Our departure to the woods was delayed for about an hour and a half due to a plumbing issue.  While attempting to find solutions to the issue, I heard myself ask Dad a question I stopped asking many months ago, “What have you been up to lately?”  Without hesitation he answered …..

“Well, I’ve just been trying to keep track of who I am and where I am going.”

During our delay, I gave Dad a drawing lesson.

Dad’s drawings of his string ties

The concept of a contour drawing had been lost along with everything else he had learned about drawing what you see and not what you think you see.

Dad’s Landscape Jasper String Tie

I drew an example for him in green ink.  While Dad attempted a few more contour drawings, I filled my drawing in with markers to make it look more real for him.  The example hadn’t helped, so I drew him another one of a coiled string tie this time so he could clearly see that I was not simply drawing an outline.

Coiled String Tie

I realize that the concept of a contour drawing is not that easy.  However, Dad had done a few remarkable contour drawings about six months ago without a problem.  He asked why we were drawing.  I explained that in the past, drawing had made it easier for him to find words to write in his book and that it was great brain exercise.  To prove my point, I asked him to write something about string ties.

String ties

and square dancing

were common to the night

and swayed with the music.

String ties

first were worn

during square dancing.

All the men

wore string ties.

No two were alike.

Some had stones

Others were only metal

All were decorative.

Dad’s poem and drawing

At the bottom of the page Dad drew a great contour drawing of the metal tip at the end of his string tie.  Maybe writing helps his drawing just as drawing helps his writing.

With the plumbing issue resolved, we left for Lord Stirling Park.

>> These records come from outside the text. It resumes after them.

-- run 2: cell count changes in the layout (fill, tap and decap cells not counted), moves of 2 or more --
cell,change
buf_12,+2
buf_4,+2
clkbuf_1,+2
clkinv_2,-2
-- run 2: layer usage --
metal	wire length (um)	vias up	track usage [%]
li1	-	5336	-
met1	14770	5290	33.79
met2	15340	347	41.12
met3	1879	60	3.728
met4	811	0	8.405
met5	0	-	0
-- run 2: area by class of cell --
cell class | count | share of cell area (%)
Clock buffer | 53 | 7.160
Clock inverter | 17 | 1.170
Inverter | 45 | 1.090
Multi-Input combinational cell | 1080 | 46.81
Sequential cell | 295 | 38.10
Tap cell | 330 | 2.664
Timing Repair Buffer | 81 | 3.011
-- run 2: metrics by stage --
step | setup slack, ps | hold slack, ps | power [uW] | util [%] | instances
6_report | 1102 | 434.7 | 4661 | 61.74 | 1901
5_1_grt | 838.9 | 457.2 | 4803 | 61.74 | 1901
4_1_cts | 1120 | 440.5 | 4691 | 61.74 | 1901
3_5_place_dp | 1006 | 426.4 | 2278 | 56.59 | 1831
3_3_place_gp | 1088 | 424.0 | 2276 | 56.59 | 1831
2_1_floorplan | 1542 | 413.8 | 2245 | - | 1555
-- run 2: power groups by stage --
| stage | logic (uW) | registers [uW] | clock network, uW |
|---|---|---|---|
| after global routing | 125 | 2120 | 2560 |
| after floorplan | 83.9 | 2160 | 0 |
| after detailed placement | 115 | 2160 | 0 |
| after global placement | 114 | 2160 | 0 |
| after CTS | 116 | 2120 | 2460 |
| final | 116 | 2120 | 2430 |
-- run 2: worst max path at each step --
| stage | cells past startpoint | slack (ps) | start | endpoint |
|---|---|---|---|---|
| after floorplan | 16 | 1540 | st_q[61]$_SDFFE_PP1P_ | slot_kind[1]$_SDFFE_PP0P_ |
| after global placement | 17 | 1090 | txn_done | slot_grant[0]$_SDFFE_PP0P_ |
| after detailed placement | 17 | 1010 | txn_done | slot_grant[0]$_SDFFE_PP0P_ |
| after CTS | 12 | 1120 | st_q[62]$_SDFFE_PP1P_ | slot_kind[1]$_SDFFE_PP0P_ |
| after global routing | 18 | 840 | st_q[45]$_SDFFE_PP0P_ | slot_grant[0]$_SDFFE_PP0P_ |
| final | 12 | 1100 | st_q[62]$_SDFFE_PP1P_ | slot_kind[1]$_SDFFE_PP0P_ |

Columbine in the herb garden

Dad tried to smell the aromatic herbs, but his sniffer wasn’t working, not even for the strongest of the herbs.  We sat in the gazebo, surrounded by gorgeous Columbine and Blue False Indigo eating our peanut butter and jam sandwiches.

Lost in the beauty of the flowers

Dad took a long time eating his lunch.  He stared out into the garden as if he had forgotten that he was eating and forgotten where he was.  While Dad stared and munched, I drew the Blue False Indigo.

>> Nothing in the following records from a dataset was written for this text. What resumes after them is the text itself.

$ cat config.mk
export PLATFORM = sky130hd
export DESIGN_NAME = acdr_rx_top
export DESIGN_NICKNAME = d
export VERILOG_FILES = /design/src/acdr_pkg.sv /design/src/acdr_rate_if.sv /design/src/acdr_rate_gen.sv /design/src/acdr_rx_top.sv
export SDC_FILE = /design/constraint.sdc
export NUM_CORES = 1
export LEC_CHECK = 0
export BUFFER_PORTS_ARGS = -buffer_cell sky130_fd_sc_hd__buf_2
export CAP_MARGIN = 20
export CORE_MARGIN = 1
export CORE_UTILIZATION = 46
export CTS_BUF_LIST = sky130_fd_sc_hd__clkbuf_4 sky130_fd_sc_hd__clkbuf_8
export DETAILED_ROUTE_END_ITERATION = 10
export PLACE_DENSITY = 0.68
export SYNTH_ARGS = -nofsm -noshare
export SYNTH_HDL_FRONTEND = slang
export SYNTH_SLANG_ARGS = --single-unit
$ cat constraint.sdc
create_clock -name i_core_clk -period 16.6 [get_ports i_core_clk]
set_input_delay 1.66 -clock i_core_clk [delete_from_list [all_inputs] [get_ports i_core_clk]]
set_output_delay 1.66 -clock i_core_clk [all_outputs]
set_load 0.005 [all_outputs]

Blue False Indigo with one pressed blossom

When he finished, I handed him paper and a pencil.  I’d left his green sketchbook in his room.

Dad writing after lunch

The walk of the day

Is the best part.

But to walk

I should first write.

Wright?

Right!

‘Tis a wonderful day in May

as anyone should be prone to say

(a walker, while roaming the woods,

Waved with a smile,

as she went strolling by)

The flowers and leaves in the trees

Wave in the gently blowing breeze

while Chris, with camera in hand

Snaps pictures of wonders she sees.

Dad’s hands

Words were written and it was time to walk.  As expected, the trails were wet, extremely wet.  In no time at all, our feet were soaked and our shoes coated with mud.  We decided to do only the short loop and head back to play cards.

It was Dad’s choice to play Crazy Eights instead of Rummy 500Rummy 500 would have been the better choice. The rules to the game had vanished along with the understanding of contour drawings.  When it was Dad’s turn, he often picked up the card I had just played instead of playing a card by following suit or number.

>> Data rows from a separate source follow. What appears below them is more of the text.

$ cat config.mk
export PLATFORM = sky130hd
export DESIGN_NAME = suspend_power_off_sequencer
export DESIGN_NICKNAME = d
export VERILOG_FILES = /design/src/hdl/spo_pkg.sv /design/src/hdl/pin_sync.sv /design/src/hdl/suspend_power_off_sequencer.sv
export SDC_FILE = /design/constraint.sdc
export NUM_CORES = 1
export LEC_CHECK = 0
export BUFFER_PORTS_ARGS = -buffer_cell sky130_fd_sc_hd__clkbuf_2
export CAP_MARGIN = 20
export CORE_UTILIZATION = 55
export CTS_BUF_LIST = sky130_fd_sc_hd__clkbuf_4 sky130_fd_sc_hd__clkbuf_8 sky130_fd_sc_hd__clkbuf_16
export CTS_CLUSTER_SIZE = 10
export DETAILED_ROUTE_END_ITERATION = 7
export GPL_TIMING_DRIVEN = 1
export PLACE_DENSITY = 0.76
export SETUP_SLACK_MARGIN = 0.3
export SLEW_MARGIN = 15
export SYNTH_ARGS = -nofsm -noshare
export SYNTH_HDL_FRONTEND = slang
export SYNTH_HIERARCHICAL = 1
export SYNTH_SLANG_ARGS = --single-unit
$ cat constraint.sdc
create_clock -name core_clk_i -period 2.8 [get_ports core_clk_i]
set_input_delay 0 -clock core_clk_i [delete_from_list [all_inputs] [get_ports core_clk_i]]
set_output_delay 0 -clock core_clk_i [all_outputs]
set_load 0.03 [all_outputs]
$ cat src/hdl/spo_pkg.sv
// Purpose: constants for the suspend power-off sequencer
// Assumes: core clock of 125 MHz
// Notes: times are kept in their own unit, cycle counts derived
package spo_pkg;
    localparam int unsigned CLK_HZ = 125000000;
    localparam int unsigned HOLD_MS = 1000;
    localparam int unsigned WARN_MIN = 10;
    // one second rounds down to whole cycles (longest-time rule)
    localparam longint unsigned HOLD_CYC = longint'(CLK_HZ) * HOLD_MS / 1000;
    localparam longint unsigned WARN_CYC = longint'(CLK_HZ) * 60 * WARN_MIN;
    localparam int CNT_W = 40;
    localparam int APO_W = 32;
    localparam int CAUSE_W = 3;
    localparam logic [CAUSE_W-1:0] CAUSE_NONE = 3'h0;
    localparam logic [CAUSE_W-1:0] CAUSE_SWITCH = 3'h1;
    localparam logic [CAUSE_W-1:0] CAUSE_IDLE = 3'h2;
    localparam logic [CAUSE_W-1:0] CAUSE_SOFT = 3'h3;
    localparam logic [CAUSE_W-1:0] CAUSE_WARN = 3'h4;
    localparam logic [CAUSE_W-1:0] CAUSE_DEAD = 3'h5;
    localparam logic [CAUSE_W-1:0] CAUSE_RESET = 3'h6;
    localparam logic [APO_W-1:0] APO_RESET = 32'h0EE6B280;
    typedef enum logic [5:0] {
        ST_RUN = 6'h01,
        ST_NOTIFY = 6'h02,
        ST_SAVE = 6'h04,
        ST_CRIT = 6'h08,
        ST_OFF = 6'h10,
        ST_RESTART = 6'h20
    } seq_state_t;
endpackage : spo_pkg

$ cat src/hdl/pin_sync.sv
// Purpose: three-flop synchroniser with agreement filter for a pin
// Assumes: pin is asynchronous to core_clk_i
// Notes: first flop is read only by the second
`timescale 1ns/1ps
module pin_sync (
    input wire logic core_clk_i,
    input wire logic rst_n_i,
    input wire logic pin_i,
    output logic level_o
);
    logic s1;
    logic s2;
    logic s3;
    // shift chain, then accept a change once stages two and three agree
    always_ff @(posedge core_clk_i) begin
        if (!rst_n_i) begin
            s1 <= 1'b0;
            s2 <= 1'b0;
            s3 <= 1'b0;
            level_o <= 1'b0;
        end else begin
            s1 <= pin_i;
            s2 <= s1;
            s3 <= s2;
            if (s2 == s3) begin
                level_o <= s3;
            end
        end
    end
endmodule : pin_sync

$ cat src/hdl/suspend_power_off_sequencer.sv
// Purpose: picks normal or critical suspend from the active off cause
// Assumes: one 125 MHz clock, pins synchronised here, host logic on clock
// Notes: host acknowledges the notice with suspend_ack_i
`timescale 1ns/1ps
module suspend_power_off_sequencer
    import spo_pkg::*;
#(
    parameter longint unsigned HOLD_CYCLES = HOLD_CYC,
    parameter longint unsigned WARN_CYCLES = WARN_CYC
) (
    input wire logic core_clk_i,
    input wire logic rst_n_i,
    input wire logic power_switch_i,
    input wire logic reset_switch_i,
    input wire logic key_i,
    input wire logic touch_i,
    input wire logic main_battery_warning_level_i,
    input wire logic main_battery_dead_level_i,
    input wire logic soft_off_req_i,
    input wire logic apo_we_i,
    input wire logic [APO_W-1:0] apo_period_i,
    input wire logic suspend_ack_i,
    input wire logic resume_i,
    output logic suspend_req_o,
    output logic [CAUSE_W-1:0] suspend_cause_o,
    output logic save_full_o,
    output logic save_essential_o,
    output logic main_power_o,
    output logic retain_power_o,
    output logic buzzer_o,
    output logic key_enable_o,
    output logic key_o,
    output logic critical_flag_o,
    output logic maint_boot_o
);
    ////////////////////////////////////////////////////////////////////
    logic sw;
    logic rst_sw;
    logic key_s;
    logic touch_s;
    logic warn_s;
    logic dead_s;
    logic sw_d;
    seq_state_t state;
    seq_state_t next_state;
    logic [CNT_W-1:0] hold_cnt;
    logic [CNT_W-1:0] lock_cnt;
    logic [CNT_W-1:0] warn_cnt;
    logic [APO_W-1:0] idle_cnt;
    logic [APO_W-1:0] apo_period;
    logic [CAUSE_W-1:0] cause;
    logic crit_mem;
    logic maint_mem;

    // pin synchronisers
    pin_sync u_sw (.core_clk_i(core_clk_i), .rst_n_i(rst_n_i),
        .pin_i(power_switch_i), .level_o(sw));
    pin_sync u_rs (.core_clk_i(core_clk_i), .rst_n_i(rst_n_i),
        .pin_i(reset_switch_i), .level_o(rst_sw));
    pin_sync u_key (.core_clk_i(core_clk_i), .rst_n_i(rst_n_i),
        .pin_i(key_i), .level_o(key_s));
    pin_sync u_tp (.core_clk_i(core_clk_i), .rst_n_i(rst_n_i),
        .pin_i(touch_i), .level_o(touch_s));
    pin_sync u_wl (.core_clk_i(core_clk_i), .rst_n_i(rst_n_i),
        .pin_i(main_battery_warning_level_i), .level_o(warn_s));
    pin_sync u_dl (.core_clk_i(core_clk_i), .rst_n_i(rst_n_i),
        .pin_i(main_battery_dead_level_i), .level_o(dead_s));

    ////////////////////////////////////////////////////////////////////
    // event decode
    wire running = (state == ST_RUN);
    wire sw_press = sw && !sw_d;
    wire locked = (lock_cnt != '0);
    // a key seen on the very press edge is already inside the lockout
    wire activity = (key_s && !locked && !sw_press) || touch_s;
    // dead only meaningful under the warning level
    wire dead_evt = dead_s && warn_s;
    wire hold_done = (hold_cnt >= CNT_W'(HOLD_CYCLES));
    wire warn_done = (warn_cnt >= CNT_W'(WARN_CYCLES));
    wire idle_done = (apo_period != '0) && (idle_cnt >= apo_period);
    wire [CAUSE_W-1:0] normal_cause =
        hold_done ? CAUSE_SWITCH :
        soft_off_req_i ? CAUSE_SOFT :
        warn_done ? CAUSE_WARN :
        idle_done ? CAUSE_IDLE : CAUSE_NONE;

    // next state; reset switch takes over any state but ST_RESTART, dead battery any but ST_OFF, ST_RESTART and ST_CRIT
    always_comb begin
        next_state = state;
        unique case (state)
            ST_RUN: begin
                if (normal_cause != CAUSE_NONE) begin
                    next_state = ST_NOTIFY;
                end
            end
            ST_NOTIFY: begin
                if (suspend_ack_i) begin
                    next_state = ST_SAVE;
                end
            end
            ST_SAVE: next_state = ST_OFF;
            ST_CRIT: next_state = ST_OFF;
            ST_OFF, ST_RESTART: begin
                if (resume_i) begin
                    next_state = ST_RUN;
                end
            end
        endcase
        if (dead_evt && state != ST_OFF && state != ST_RESTART
            && state != ST_CRIT) begin
            next_state = ST_CRIT;
        end
        if (rst_sw && state != ST_RESTART) begin
            next_state = ST_RESTART;
        end
    end

    ////////////////////////////////////////////////////////////////////
    // state and cause
    always_ff @(posedge core_clk_i) begin
        if (!rst_n_i) begin
            state <= ST_RUN;
            cause <= CAUSE_NONE;
            sw_d <= 1'b0;
        end else begin
            state <= next_state;
            sw_d <= sw;
            if (running && next_state == ST_NOTIFY) begin
                cause <= normal_cause;
            end else if (next_state == ST_CRIT && state != ST_CRIT) begin
                cause <= CAUSE_DEAD;
            end else if (next_state == ST_RESTART) begin
                cause <= CAUSE_RESET;
            end
        end
    end

    // switch hold timer, cleared on release
    always_ff @(posedge core_clk_i) begin
        if (!rst_n_i || !sw || !running) begin
            hold_cnt <= '0;
        end else if (!hold_done) begin
            hold_cnt <= hold_cnt + CNT_W'(1);
        end
    end

    // key lockout after each press
    always_ff @(posedge core_clk_i) begin
        if (!rst_n_i) begin
            lock_cnt <= '0;
        end else if (sw_press) begin
            lock_cnt <= CNT_W'(HOLD_CYCLES);
        end else if (locked) begin
            lock_cnt <= lock_cnt - CNT_W'(1);
        end
    end

    // warning timer, cleared when battery recovers
    always_ff @(posedge core_clk_i) begin
        if (!rst_n_i || !warn_s || !running) begin
            warn_cnt <= '0;
        end else if (!warn_done) begin
            warn_cnt <= warn_cnt + CNT_W'(1);
        end
    end

    // inactivity period setting and idle count
    always_ff @(posedge core_clk_i) begin
        if (!rst_n_i) begin
            apo_period <= APO_RESET;
        end else if (apo_we_i) begin
            apo_period <= apo_period_i;
        end
    end
    always_ff @(posedge core_clk_i) begin
        if (!rst_n_i || activity || !running || apo_we_i) begin
            idle_cnt <= '0;
        end else if (!idle_done) begin
            idle_cnt <= idle_cnt + APO_W'(1);
        end
    end

    // resume indications kept across the off state
    always_ff @(posedge core_clk_i) begin
        if (!rst_n_i) begin
            crit_mem <= 1'b0;
            maint_mem <= 1'b0;
        end else if (state == ST_RUN && next_state != ST_RUN) begin
            crit_mem <= (next_state == ST_CRIT);
            maint_mem <= (next_state == ST_RESTART);
        end else if (state != ST_RUN && next_state != ST_RUN) begin
            if (next_state == ST_RESTART) begin
                maint_mem <= 1'b1;
                crit_mem <= 1'b0;
            end else if (next_state == ST_CRIT) begin
                crit_mem <= 1'b1;
            end
        end
    end

    // registered outputs
    always_ff @(posedge core_clk_i) begin
        if (!rst_n_i) begin
            key_o <= 1'b0;
            suspend_cause_o <= CAUSE_NONE;
        end else begin
            key_o <= key_s && !locked && !sw_press && running;
            suspend_cause_o <= (next_state == ST_NOTIFY) ?
                ((state == ST_RUN) ? normal_cause : cause) : CAUSE_NONE;
        end
    end

    ////////////////////////////////////////////////////////////////////
    // output decode
    assign suspend_req_o = (state == ST_NOTIFY);
    assign save_full_o = (state == ST_SAVE);
    assign save_essential_o = (state == ST_CRIT);
    assign main_power_o = (state == ST_RUN) || (state == ST_NOTIFY)
        || (state == ST_SAVE);
    assign retain_power_o = (state != ST_RESTART);
    assign buzzer_o = warn_s && running;
    assign key_enable_o = !locked;
    assign critical_flag_o = crit_mem && (state == ST_RUN);
    assign maint_boot_o = maint_mem;
endmodule : suspend_power_off_sequencer
==> metrics.md <==
| Metric | Value |
|---|---|
| Result of the run | `finished with violations` |
| Failing checks | `setup timing` |
| Clock tree from TritonCTS | `done` |
| Pins over their slew limit | `0` |
| Hold Path Class | `primary input to flop` |
| Final WS setup | `-193 ps` |
| Cell with the most instances after synthesis | `sky130_fd_sc_hd__dfxtp_1` |
| Number of vias per cell | `6.21` |
| Overall routing resource usage | `0.290` |
| Period Utilization, post-route | `1.07` |
| Depth of the CTS H-tree | `1` |
| Crit path kind | `flop to flop` |
| Setup violation total in the final timing report | `60` |
| First-iteration detailed-routing DRC count | `923` |
| Crit-path leading delay family | `simple AND/OR/NAND/NOR gates` |
| Number of warnings reported in the yosys synthesis log | `6` |
| Min Hold Slack | `154 ps` |
| Clock-pin slew reported for the worst setup and hold paths after clock tree synthesis | `60 ps` |
| Final Wtd Congestion | `0.853` |
| Number of enable flip-flop cells after synthesis | `0` |
| Leakage component of the power | `5.37 nW` |
| Cell seen most often among critical-path stages | `sky130_fd_sc_hd__buf_6` |
| Cell variety after synth | `55` |
| Share of async-settable or async-resettable flops after synthesis | `0` |
| Die height | `139 microns` |
| Number of buffers created by CTS | `26` |
| Synthesized net count | `around 1300` |
| Number of filler instances in the final layout | `roughly 1000` |
| Area share of the largest cell type after synthesis | `0.436` |
| Number of global-route vias before repair | `~9600` |
| Data arrival at the endpoint of the critical path | `3400 ps` |
| Std-Cell Core Area | `18100 sq um` |
| Clk Latency, worst-skew pair | `approximately 530 ps` |
| Max VDD drop | `1.00 mV` |
| Count of antenna diodes in the layout | `0` |
| Worst path cell trace | `buf_4 -> nor4_2 -> nand4_1 -> o21ai_1 -> o22ai_2 -> buf_6 -> nor4_4 -> buf_6 -> nand3_1 -> xor2_1 -> nor2_4` |
| Port bufs | `56` |
| Syn avg cell area | `8.58 sq um` |
| Setup repair after global routing missed its margin | `yes` |
| Total congestion overflow after global routing | `0` |
| Die extent in x | `around 140 microns` |
| Hold path startpoint | `apo_we_i` |
| Buf/Inv on CP | `3` |
| Cell type contributing the most total cell area after synthesis | `sky130_fd_sc_hd__dfxtp_1` |
| Detailed-placement wirelength estimate | `about 16 mm` |
| Top cell types by occurrence after synthesis | `sky130_fd_sc_hd__dfxtp_1 (224), sky130_fd_sc_hd__nor2_1 (168), sky130_fd_sc_hd__nand2_1 (92), sky130_fd_sc_hd__xor2_1 (81), sky130_fd_sc_hd__nand3_1 (55)` |
| Highest achievable clock rate | `334 MHz` |
| Routed WL | `33.2 mm` |
| Avg WL per Cell | `a little over 20 microns` |
| Maximum fanout along the worst path | `7` |
| Flop and latch count out of synthesis | `224` |
| Area growth from synthesis to layout | `37.0%` |
| Cell area power density | `760 nW/um^2` |
| First-pass detailed-route iteration total | `5` |
| Delay of the slowest cell on the worst path | `510 ps` |
| Max-Cap Viols | `0` |
| Clock tree root buffer cell | `sky130_fd_sc_hd__clkbuf_16` |
| Top-Level Pins | `57` |
| Residual DRC | `0` |
| Total placed instance area | `around 11000 sq um` |
| Synth top area cells | `sky130_fd_sc_hd__dfxtp_1 (44%), sky130_fd_sc_hd__xor2_1 (6.9%), sky130_fd_sc_hd__nor2_1 (6.1%)` |
| Standard cell with the maximum stage delay on the critical path | `sky130_fd_sc_hd__nor4_2` |
| Number of placement rows | `between 40 and 50` |
| Antenna-violating nets left | `0` |
| Maximum number of pins on one net before global-route repair | `46` |
| Critical path launch point type | `flop` |
| Total number of vias | `between 10000 and 15000` |
| Worst-Margin Slew | `796 ps` |
| Starting utilization of the core area | `0.566` |
| Relative slew margins | `0.466` |
| Post-Layout Inst Area | `14100 sq um` |
| Layout cells sized above 1 | `0.279` |
| Die Footprint | `19200 sq um` |
| Seq/Total Area, Yosys | `0.436` |
| Fin nets | `1472` |
| Post-layout minimum cycle time | `approximately 3000 ps` |
| Crit path required time | `approximately 3200 ps` |
| Worst Clk Skew | `25.1 ps` |
| Worst setup startpoint | `apo_period[1]` |
| Clock tree buffer depth | `3` |
| Synthesized cell area | `10300 sq um` |
| Mapped Cells | `roughly 1200` |
| Wire length of the first global-routing pass | `46.3 mm` |
| Number of failing hold endpoints at the final stage | `0` |
| Worst flop-to-flop path startpoint | `apo_period[1]` |
| # clock sinks | `224` |
| Synth Flop Type | `sky130_fd_sc_hd__dfxtp_1` |
| Critical Path Sink Type | `flop` |
| Initial antenna violation count | `0` |
## worst paths after layout
check	endpoint	slack (ps)	cells past startpoint
worst max-delay path	idle_cnt[16]	-190	11
worst min-delay path	idle_cnt[0]	150	5
worst max register to register	idle_cnt[16]	-190	11
worst min register to register	u_wl/s2	430	1
## layer usage
metal | wire [microns] | vias to the layer above | GRT usage
li1 | - | 4539 | -
met1 | 12500 | 4814 | 0.351
met2 | 16500 | 506 | 0.505
met3 | 2190 | 207 | 0.0487
met4 | 1960 | 0 | 0.137
met5 | 0 | - | 0
## layout by cell type, fill, tap and decap left out, types with 40 or more instances in the layout
| cell type | count |
|---|---|
| sky130_fd_sc_hd__clkbuf_2 | 55 |
| sky130_fd_sc_hd__xor2_1 | 74 |
| sky130_fd_sc_hd__nor2_1 | 131 |
| sky130_fd_sc_hd__nand2_1 | 87 |
| sky130_fd_sc_hd__dfxtp_1 | 209 |
| sky130_fd_sc_hd__buf_4 | 63 |
| sky130_fd_sc_hd__dlygate4sd3_1 | 42 |
| sky130_fd_sc_hd__a21oi_1 | 40 |
| sky130_fd_sc_hd__and2_1 | 43 |
| sky130_fd_sc_hd__inv_1 | 50 |
| sky130_fd_sc_hd__nand3_1 | 42 |
## worst min-delay path, stage by stage
cell and delay [ps]:
sky130_fd_sc_hd__clkbuf_2 140, sky130_fd_sc_hd__or4_4 200, sky130_fd_sc_hd__buf_6 110, sky130_fd_sc_hd__buf_12 150, sky130_fd_sc_hd__nor2_4 40
## report_power, final
part	internal, W	leakage (nW)	total (W)	switching, W
sequential	0.00344	1.83	0.00371	0.000273
clock	0.00177	0.356	0.00303	0.00127
combinational	0.00187	3.19	0.00395	0.00208
total	0.00708	5.37	0.0107	0.00362
## kinds of logic (layout without fill, tap and decap cells)
kind of cell | after synthesis | after routing | synth area share
AND/OR/NAND/NOR | 553 | 553 | 0.274
adder cells (fa/ha/maj) | 38 | 38 | 0.0463
flip-flops | 224 | 224 | 0.436
XOR/XNOR | 118 | 118 | 0.101
buffers and inverters | 97 | 292 | 0.0357
multiplexers | 19 | 19 | 0.0185
AO/OA/AOI/OAI | 149 | 149 | 0.0887
## sequential cells by signal, indices dropped and copies added (netlist names), 3 cells and up
name	cells
hold_cnt	40
idle_cnt	32
cause	3
warn_cnt	40
apo_period	32
lock_cnt	40
suspend_cause_o	3
state	6
## area by class of cell
| cell class | count | area, sq um | area share |
|---|---|---|---|
| inverter | 52 | 195 | 0.0139 |
| clock buffer | 31 | 718 | 0.0510 |
| tap | 229 | 287 | 0.0204 |
| sequential | 224 | 4510 | 0.320 |
| timing repair buffer | 209 | 1820 | 0.129 |
| multi-input combinational | 877 | 6550 | 0.465 |
## stage by stage
step,util,instances,TNS [ps],total power [W],worst slack (ps)
final,0.776,1622,-5450,0.0107,-193
after global routing,0.776,1622,-12050,0.0111,-325
after CTS,0.724,1593,-352,0.00961,-39.3
after detailed placement,0.619,1491,-301,0.00587,-96.0
after global placement,0.619,1491,-141,0.00582,-84.0
after floorplan,-,1198,-173,0.00527,-173
## what timing repair did
action | 4_1_cts | 5_1_grt
pin swaps | 41 | 95
setup endpoints to repair | 73 | 114
gates cloned | 4 | 2
hold buffers | 42 | 0
hold endpoints to repair | 46 | 0
gates resized for setup | 88 | 178
buffers inserted | 25 | 27
(Power assumes the default switching activity.)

“Are there any wild cards in this game?”

“Eights, Dad….. that’s why they call it Crazy Eights.”

“Oh, well, that makes sense.”

When his turn came round again, which happens very quickly in the game of Crazy Eights, Dad asked, “Are there any wild cards in this game?  Are two’s wild?”

“No Dad, I think if they were, they would call the game Crazy Two’s.

“Oh, okay.”

With each play, I explained that only the eights were wild.  We played the best two out of three hands.  Naturally …. Dad won!